Good Reasons to Vaccinate Children
The reasons why it is essential to vaccinate children and adolescents against COVID-19 even though they are less at risk for serious complications were nicely explained by three physicians in a New York Times op ed piece published July 4, 2021 and titled “Covid is a Greater Risk to Young People Than the Vaccines.” The risk of a hospitalization from COVID-19 infection, they point out, is still higher than from a complication from a COVID-19 vaccine. Also, whereas myocarditis/pericarditis almost always goes away by itself, some children who get COVID-19 infection develop complications like Multisystem Inflammatory Syndrome in Children or long-COVID-19 syndrome. “So far,” the three physician authors also note, “326 Americans age 17 and younger have died of Covid-19.”

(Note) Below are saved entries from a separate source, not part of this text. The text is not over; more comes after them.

[config.mk]
export PLATFORM = sky130hd
export DESIGN_NAME = qrp_div
export DESIGN_NICKNAME = d
export VERILOG_FILES = /design/src/rtl/qrp_pkg.sv /design/src/rtl/qrp_div.sv
export SDC_FILE = /design/constraint.sdc
export NUM_CORES = 1
export LEC_CHECK = 0
export ABC_AREA = 1
export BUFFER_PORTS_ARGS = -buffer_cell sky130_fd_sc_hd__buf_2
export CORE_MARGIN = 2
export CORE_UTILIZATION = 55
export DETAILED_ROUTE_END_ITERATION = 7
export PLACE_DENSITY = 0.85
export SKIP_LAST_GASP = 1
export SYNTH_ARGS = -nofsm -noshare
export SYNTH_HDL_FRONTEND = slang
export SYNTH_SLANG_ARGS = --single-unit
[constraint.sdc]
create_clock -name clk_i -period 2.1 [get_ports clk_i]
set_input_delay 0.525 -clock clk_i [delete_from_list [all_inputs] [get_ports clk_i]]
set_output_delay 0.525 -clock clk_i [all_outputs]
set_load 0.05 [all_outputs]
[src/rtl/qrp_pkg.sv]
// ----------------------------------------------------------------------------
// qrp_pkg
// Widths, codes, types and limits of the quad projection block.
// ----------------------------------------------------------------------------
package qrp_pkg;

  localparam int COORD_W    = 16;  // projected screen coordinate
  localparam int VTX_W      = 16;
  localparam int CORNER_W   = 2;
  localparam int RECT_XW    = 16;
  localparam int RECT_W     = 17;
  localparam int TRIG_W     = 16;
  localparam int VIEW_W     = 16;
  localparam int HALF_W     = 12;
  localparam int CFG_IDX_W  = 3;
  localparam int CFG_DATA_W = 16;
  localparam int PROD_W     = 2 * TRIG_W;
  localparam int ROT_W      = 19;  // rotated y, z
  localparam int DZ_W       = 20;  // z' + view
  localparam int VC_W       = 36;  // view * coord
  localparam int NUM_W      = 43;  // view * coord * 100
  localparam int DVD_W      = 33;  // |num| / 256
  localparam int DVS_W      = DZ_W;
  localparam int SUM_W      = 35;  // half + signed quotient
  localparam int DCNT_W     = 6;
  localparam int FIFO_DEPTH = 2;
  localparam int NCORNERS   = 3;

  localparam logic [CFG_IDX_W-1:0] CFG_COS  = 3'd0;
  localparam logic [CFG_IDX_W-1:0] CFG_SIN  = 3'd1;
  localparam logic [CFG_IDX_W-1:0] CFG_VIEW = 3'd2;
  localparam logic [CFG_IDX_W-1:0] CFG_HW   = 3'd3;
  localparam logic [CFG_IDX_W-1:0] CFG_HH   = 3'd4;

  localparam logic [CORNER_W-1:0] CORNER_D = 2'd3;

  localparam logic signed [COORD_W-1:0] COORD_HI = {1'b0, {(COORD_W-1){1'b1}}};
  localparam logic signed [COORD_W-1:0] COORD_LO = {1'b1, {(COORD_W-1){1'b0}}};

  typedef enum logic [2:0] {
    BST_IDLE,
    BST_ROT,
    BST_SUM,
    BST_MUL,
    BST_SCALE,
    BST_DIV,
    BST_PROJ,
    BST_DONE
  } back_st_e;

  typedef struct packed {
    logic signed [VTX_W-1:0] vertex_x;
    logic signed [VTX_W-1:0] vertex_y;
    logic signed [VTX_W-1:0] vertex_z;
    logic [CORNER_W-1:0]     corner;
  } vtx_item_t;

  typedef struct packed {
    logic             start;
    logic [DVD_W-1:0] dividend;
    logic [DVS_W-1:0] divisor;
  } div_req_t;

  typedef struct packed {
    logic             done;
    logic [DVD_W-1:0] quot;
  } div_rsp_t;

endpackage

[src/rtl/qrp_div.sv]
// ----------------------------------------------------------------------------
// qrp_div
// Restoring unsigned divider, one quotient bit per cycle.
// ----------------------------------------------------------------------------
module qrp_div (
  input  logic              clk_i,
  input  logic              rst_ni,
  input  qrp_pkg::div_req_t req_i,
  output qrp_pkg::div_rsp_t rsp_o
);
  import qrp_pkg::*;

  logic [DVD_W-1:0]  dvd_q;   // dividend shifts out, quotient shifts in
  logic [DVS_W-1:0]  dvs_q;
  logic [DVS_W-1:0]  rem_q;
  logic [DCNT_W-1:0] cnt_q;
  logic              busy_q, done_q;
  logic [DVS_W:0]    rem_sh;
  logic [DVS_W+1:0]  diff;
  logic              ge;

  assign rem_sh = {rem_q, dvd_q[DVD_W-1]};
  assign diff   = {1'b0, rem_sh} - {2'b00, dvs_q};
  assign ge     = !diff[DVS_W+1];

  assign rsp_o.done = done_q;
  assign rsp_o.quot = dvd_q;

  always_ff @(posedge clk_i) begin
    if (req_i.start) begin
      dvd_q <= req_i.dividend;
      dvs_q <= req_i.divisor;
      rem_q <= '0;
    end else if (busy_q) begin
      dvd_q <= {dvd_q[DVD_W-2:0], ge};
      rem_q <= ge ? diff[DVS_W-1:0] : rem_sh[DVS_W-1:0];
    end
  end

  always_ff @(posedge clk_i or negedge rst_ni) begin
    if (!rst_ni) begin
      busy_q <= 1'b0;
      done_q <= 1'b0;
      cnt_q  <= '0;
    end else begin
      done_q <= 1'b0;
      if (req_i.start) begin
        busy_q <= 1'b1;
        cnt_q  <= DCNT_W'(DVD_W);
      end else if (busy_q) begin
        cnt_q <= cnt_q - 1'b1;
        if (cnt_q == DCNT_W'(1)) begin
          busy_q <= 1'b0;
          done_q <= 1'b1;
        end
      end
    end
  end

endmodule

# ---- Word-level counts from Yosys, hierarchy flattened
# Index checks and enable logic that the tools add are counted.
dict set report classes {
  reduce_logical 2
  mux 11
  eq_ne 1
  add_sub_neg 2
}
# op n
set ops {}
lappend ops {{33-bit 2-to-1 mux} 2}
lappend ops {{21-bit by 20-bit subtractor with 22-bit output} 1}
lappend ops {{20-bit 2-to-1 mux} 1}
lappend ops {{6-bit 2-to-1 mux} 2}
lappend ops {{6-bit by 1-bit equality test with 1-bit output (second input constant)} 1}
lappend ops {{1-bit 2-to-1 mux} 6}
lappend ops {{6-bit by 1-bit subtractor with 6-bit output (second input constant)} 1}
lappend ops {{2-bit nonzero test} 1}
lappend ops {{1-bit zero test} 1}
dict set report totals {
  input_bits 56
  wordCells 22
  output_inout_bits 34
  register_bits 81
}

# ---- Depth between registers and ports, before layout
# Gate-level depths: netlist of run 1.
dict set report depth {
  word_depth 4
  ltp_mapped 15
  ltp_nobuf 14
}

# ---- Worst setup path before layout of run 1
# Ideal clock, no wire load.
dict set report synth_timing {
  path_type {reg2reg}
  start {register dvd_q[32]}
  end {register rem_q[16]}
  arrival_time_ps 2056
  stages_incl_launch_ff 14
  required_ps 1988
  setup_ps 112
  synth_period_minus_slack_ps 2168
  path_slack_ps -68
  n_path_buf 0
  cell_sequence {edfxtp_1 > inv_1 > ha_1 > fa_1 > inv_1 > nand3_1 > nand3_1 > nand2_1 > nand3_1 > nand2_1 > nand3_1 > nand3_1 > nand2_1 > nand2_1}
}
dict set report synth_via {
  elab_chain_len 2
}
# element line
set synth_lines {}
lappend synth_lines {{from (decl)} qrp_div.sv:13} ;# logic [DVD_W-1:0] dvd_q;
lappend synth_lines {{from (signal assigned)} qrp_div.sv:31} ;# dvd_q <= req_i.dividend;
lappend synth_lines {{from (signal assigned)} qrp_div.sv:35} ;# dvd_q <= {dvd_q[DVD_W-2:0], ge};
lappend synth_lines {{21-bit by 20-bit subtractor with 22-bit output} qrp_div.sv:23} ;# assign diff = {1'b0, rem_sh} - {2'b00, dvs_q};
lappend synth_lines {{20-bit 2-to-1 mux} qrp_div.sv:36} ;# rem_q <= ge ? diff[DVS_W-1:0] : rem_sh[DVS_W-1:0];
lappend synth_lines {{to (signal assigned)} qrp_div.sv:36}
lappend synth_lines {{to (decl)} qrp_div.sv:15} ;# logic [DVS_W-1:0] rem_q;
# No other way between the ends.
# A chain may end at the register's enable or synchronous reset.

# ---- Worst setup path in the final report of run 1
dict set report layout_timing {
  start {register dvs_q[12]}
  end {register dvd_q[0] (data pin)}
}
dict set report layout_via {
  elab_chain_len 4
}
# element line
set layout_lines {}
lappend layout_lines {{from (decl)} qrp_div.sv:14} ;# logic [DVS_W-1:0] dvs_q;
lappend layout_lines {{from (signal assigned)} qrp_div.sv:32} ;# dvs_q <= req_i.divisor;
lappend layout_lines {{21-bit by 20-bit subtractor with 22-bit output} qrp_div.sv:23}
lappend layout_lines {{1-bit zero test} qrp_div.sv:24} ;# assign ge = !diff[DVS_W+1];
lappend layout_lines {{33-bit 2-to-1 mux} qrp_div.sv:34} ;# end else if (busy_q) begin
lappend layout_lines {{33-bit 2-to-1 mux} qrp_div.sv:30} ;# if (req_i.start) begin
# No other way between the ends. The select of a mux whose other input is x is not followed.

There are serious epidemiological reasons for urging parents to get their children vaccinated. COVID-19 shows signs of sticking around. A survey conducted by the journal Nature found that most experts now believe that SARS-CoV-2 (the virus that causes COVID-19) has become an endemic virus, meaning it will persist in the population and continue to infect unvaccinated people. The more unvaccinated people there are, the greater will be the opportunity for the virus to mutate to strains that are resistant to vaccines. If we ever want to bring the pandemic under control, we cannot have a large population of people—in this case many children and adolescents—unvaccinated and serving as a pool of potentially infected hosts. A small number of those children will get very sick and some will even die from COVID-19. Beyond that, the virus will have an opportunity to battle the immune system and learn how to evade it.

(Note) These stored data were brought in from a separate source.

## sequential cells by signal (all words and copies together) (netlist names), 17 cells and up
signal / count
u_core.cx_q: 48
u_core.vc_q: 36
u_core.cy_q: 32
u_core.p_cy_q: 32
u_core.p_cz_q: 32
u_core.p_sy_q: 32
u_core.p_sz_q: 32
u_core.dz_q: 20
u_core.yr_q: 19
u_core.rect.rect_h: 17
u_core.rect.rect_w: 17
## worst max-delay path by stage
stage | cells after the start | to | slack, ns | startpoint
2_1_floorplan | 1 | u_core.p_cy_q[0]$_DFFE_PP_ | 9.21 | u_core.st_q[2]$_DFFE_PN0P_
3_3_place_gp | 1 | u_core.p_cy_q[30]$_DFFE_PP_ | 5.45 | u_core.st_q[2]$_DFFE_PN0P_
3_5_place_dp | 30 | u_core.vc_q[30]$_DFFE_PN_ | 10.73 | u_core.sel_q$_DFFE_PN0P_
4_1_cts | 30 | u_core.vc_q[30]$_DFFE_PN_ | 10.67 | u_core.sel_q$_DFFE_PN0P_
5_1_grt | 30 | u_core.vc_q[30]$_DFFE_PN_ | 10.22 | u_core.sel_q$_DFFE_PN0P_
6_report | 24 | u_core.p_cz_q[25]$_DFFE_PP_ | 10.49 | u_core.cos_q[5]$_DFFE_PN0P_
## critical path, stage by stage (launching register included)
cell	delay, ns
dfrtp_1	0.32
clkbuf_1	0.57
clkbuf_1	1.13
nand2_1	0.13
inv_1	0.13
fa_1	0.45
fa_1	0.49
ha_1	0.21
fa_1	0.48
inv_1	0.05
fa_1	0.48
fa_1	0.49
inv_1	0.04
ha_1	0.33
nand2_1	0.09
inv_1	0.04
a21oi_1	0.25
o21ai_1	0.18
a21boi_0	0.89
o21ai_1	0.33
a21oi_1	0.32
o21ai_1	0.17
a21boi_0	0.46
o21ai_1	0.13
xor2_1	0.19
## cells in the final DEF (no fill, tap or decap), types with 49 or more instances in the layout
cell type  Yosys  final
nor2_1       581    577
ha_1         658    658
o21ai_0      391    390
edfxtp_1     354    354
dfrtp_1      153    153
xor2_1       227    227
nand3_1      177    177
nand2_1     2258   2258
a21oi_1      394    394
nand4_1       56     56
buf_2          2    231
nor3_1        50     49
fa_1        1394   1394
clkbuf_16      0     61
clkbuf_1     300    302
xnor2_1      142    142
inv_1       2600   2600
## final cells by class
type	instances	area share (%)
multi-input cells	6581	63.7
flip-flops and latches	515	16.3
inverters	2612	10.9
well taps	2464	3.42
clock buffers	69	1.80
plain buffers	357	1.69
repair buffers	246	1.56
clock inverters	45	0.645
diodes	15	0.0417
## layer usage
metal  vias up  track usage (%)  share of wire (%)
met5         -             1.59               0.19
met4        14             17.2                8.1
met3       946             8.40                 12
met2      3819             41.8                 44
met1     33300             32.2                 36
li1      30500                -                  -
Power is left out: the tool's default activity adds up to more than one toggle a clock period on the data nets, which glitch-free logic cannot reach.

It is easy to see how the WHO guidance misleads people into thinking vaccinating children is unimportant. Epidemiologists, infectious disease experts, and immunologists all want to see everyone vaccinated as soon as possible including children; the WHO is giving advice that seems to undercut that wisdom. We doubt, of course, that experts at the WHO meant their guidance to be misinterpreted this way. Our complaint is that by now public health agencies at local, national, and international levels ought to understand that we are fighting an infodemic in which bad actors will pounce upon any piece of ambiguous advice or guidance they can find to craft misinformation. It is absolutely incumbent upon WHO and all of these agencies to think carefully about how their statements will be interpreted.